In the embodiment described so far, an example has been described in which the bent portion is expanded to have a parallelepiped or quadrilateral cross section, but other shapes such as a sphere, a spheroid, a circular cross section, an ellipse, a polygon, etc. are described. , the space may have a non-geometric shape.

As explained above, the present invention utilizes a novel idea of expanding the bending part of the radiation leakage passage formed at the bending duct of the radiation shielding structure or the seam of the wall, thereby preventing radiation from being scattered near the bending part. When going to the next passage after turning a bend, several scatterings are required to promote the energy attenuation of the radiation, and it is easy to reduce the dose, which improves the safety of nuclear power generation facilities. This has effects such as improving sexual performance.
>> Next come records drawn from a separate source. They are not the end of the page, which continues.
**src/rtl/fifo_controller_if.sv**
```systemverilog
// ----------------------------------------------------------------------------
// fifo_controller_if
//   Handshake bundle between a producer/consumer (master) and the FIFO (slave).
//   Signals:
//     data               master -> slave  write data word
//     write              master -> slave  push request (one push per clock)
//     read               master -> slave  pop request (one pop per clock)
//     empty              slave  -> master occupancy == 0
//     full               slave  -> master occupancy == DEPTH
//     half_full          slave  -> master occupancy >= DEPTH/2
//     three_quarter_full slave  -> master occupancy >= 3*DEPTH/4
//     out                slave  -> master registered read data
// ----------------------------------------------------------------------------
interface fifo_controller_if #(
    parameter int WIDTH = 32
);
    logic [WIDTH-1:0] data;
    logic             write;
    logic             read;
    logic             empty;
    logic             full;
    logic             half_full;
    logic             three_quarter_full;
    logic [WIDTH-1:0] out;

    modport master (
        output data, write, read,
        input  empty, full, half_full, three_quarter_full, out
    );

    modport slave (
        input  data, write, read,
        output empty, full, half_full, three_quarter_full, out
    );
endinterface

```
**src/rtl/fifo_controller.sv**
```systemverilog
// ----------------------------------------------------------------------------
// fifo_controller
//   Single-clock FIFO of DEPTH words, WIDTH bits each, with occupancy flags.
//   Used as a rate-matching queue between two blocks in the same clock domain.
//   Ports:
//     i_clk   rising-edge clock
//     i_rst   synchronous reset, active-high; overrides read and write
//     bus     fifo_controller_if.slave: data/write/read in,
//             empty/full/half_full/three_quarter_full/out out
//   A read returns its word on out right after the accepting edge; out holds
//   otherwise. Flags decode the registered count, so they change only after
//   a clock edge and never glitch between edges.
// ----------------------------------------------------------------------------
module fifo_controller #(
    parameter int WIDTH = 32,
    parameter int DEPTH = 16,
    parameter int AW    = 4
) (
    input  logic                  i_clk,
    input  logic                  i_rst,
    fifo_controller_if.slave      bus
);
    localparam logic [AW:0] LP_FULL_CNT = (AW+1)'(DEPTH);
    localparam logic [AW:0] LP_HALF_CNT = (AW+1)'(DEPTH / 2);
    localparam logic [AW:0] LP_TQ_CNT   = (AW+1)'((3 * DEPTH) / 4);

    logic [WIDTH-1:0] r_mem [DEPTH];
    logic [AW-1:0]    r_wr_ptr;
    logic [AW-1:0]    r_rd_ptr;
    logic [AW:0]      r_count;
    logic [WIDTH-1:0] r_out;

    logic             w_empty;
    logic             w_full;
    logic             w_wr_en;
    logic             w_rd_en;

    // Occupancy decode and request qualification.
    always_comb begin
        w_empty = (r_count == (AW+1)'(0));
        w_full  = (r_count == LP_FULL_CNT);
        if (i_rst) begin
            w_wr_en = 1'b0;
            w_rd_en = 1'b0;
        end else begin
            w_wr_en = bus.write && !w_full;
            w_rd_en = bus.read  && !w_empty;
        end
    end

    // Storage array; contents are deliberately left unreset.
    always_ff @(posedge i_clk) begin
        if (w_wr_en) begin
            r_mem[r_wr_ptr] <= bus.data;
        end
    end

    // Pointers, count and registered read data.
    always_ff @(posedge i_clk) begin
        if (i_rst) begin
            r_wr_ptr <= {AW{1'b0}};
            r_rd_ptr <= {AW{1'b0}};
            r_count  <= {(AW+1){1'b0}};
            r_out    <= {WIDTH{1'b0}};
        end else begin
            if (w_wr_en) begin
                r_wr_ptr <= r_wr_ptr + AW'(1);
            end
            if (w_rd_en) begin
                r_rd_ptr <= r_rd_ptr + AW'(1);
                r_out    <= r_mem[r_rd_ptr];
            end
            // Simultaneous accepted read and write leaves count unchanged.
            case ({w_wr_en, w_rd_en})
                2'b10:   r_count <= r_count + (AW+1)'(1);
                2'b01:   r_count <= r_count - (AW+1)'(1);
                default: r_count <= r_count;
            endcase
        end
    end

    // Drive interface outputs from registered state.
    always_comb begin
        bus.empty              = w_empty;
        bus.full               = w_full;
        bus.half_full          = (r_count >= LP_HALF_CNT);
        bus.three_quarter_full = (r_count >= LP_TQ_CNT);
        bus.out                = r_out;
    end
endmodule

```
**src/flat_wrapper.sv**
```systemverilog
// flat-port wrapper written by rule: the top's interface ports become plain ports
module fifo_controller_flat 
#(
    parameter int WIDTH = 32,
    parameter int DEPTH = 16,
    parameter int AW    = 4
)
  (i_clk, i_rst, bus_data, bus_write, bus_read, bus_empty, bus_full, bus_half_full, bus_three_quarter_full, bus_out);
  fifo_controller_if #(.WIDTH(WIDTH)) bus_i ();
  input  logic i_clk;
  input  logic i_rst;
  input wire logic [$bits(bus_i.data)-1:0] bus_data;
  input wire logic [$bits(bus_i.write)-1:0] bus_write;
  input wire logic [$bits(bus_i.read)-1:0] bus_read;
  output wire logic [$bits(bus_i.empty)-1:0] bus_empty;
  output wire logic [$bits(bus_i.full)-1:0] bus_full;
  output wire logic [$bits(bus_i.half_full)-1:0] bus_half_full;
  output wire logic [$bits(bus_i.three_quarter_full)-1:0] bus_three_quarter_full;
  output wire logic [$bits(bus_i.out)-1:0] bus_out;
  assign bus_i.data = bus_data;
  assign bus_i.write = bus_write;
  assign bus_i.read = bus_read;
  assign bus_empty = bus_i.empty;
  assign bus_full = bus_i.full;
  assign bus_half_full = bus_i.half_full;
  assign bus_three_quarter_full = bus_i.three_quarter_full;
  assign bus_out = bus_i.out;
  fifo_controller #(.WIDTH(WIDTH), .DEPTH(DEPTH), .AW(AW)) u_core (.i_clk(i_clk), .i_rst(i_rst), .bus(bus_i));
endmodule
```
[Brief explanation of drawings]

Fig. 1 is a cross-sectional view showing an example of the structure of a duct and a seam provided in a conventional radiation shielding wall, Fig. 2 is an enlarged view illustrating the radiation leakage phenomenon of Fig. 1, and Fig. It is an enlarged view explaining one example. IA, IB...wall, 2...joint,
8...Radiation leakage passage, 7...Space part.

Claims (1)

[Claims] Radiation leakage paths formed at bent ducts and wall joints in radiation shielding structures q) Expand each radiation leakage path in both directions with a slightly larger dimension due to the mean free path of the radiation at the bent portion to bend the radiation. A method of attenuating leakage radiation characterized by preventing scattering in the vicinity of the leakage radiation.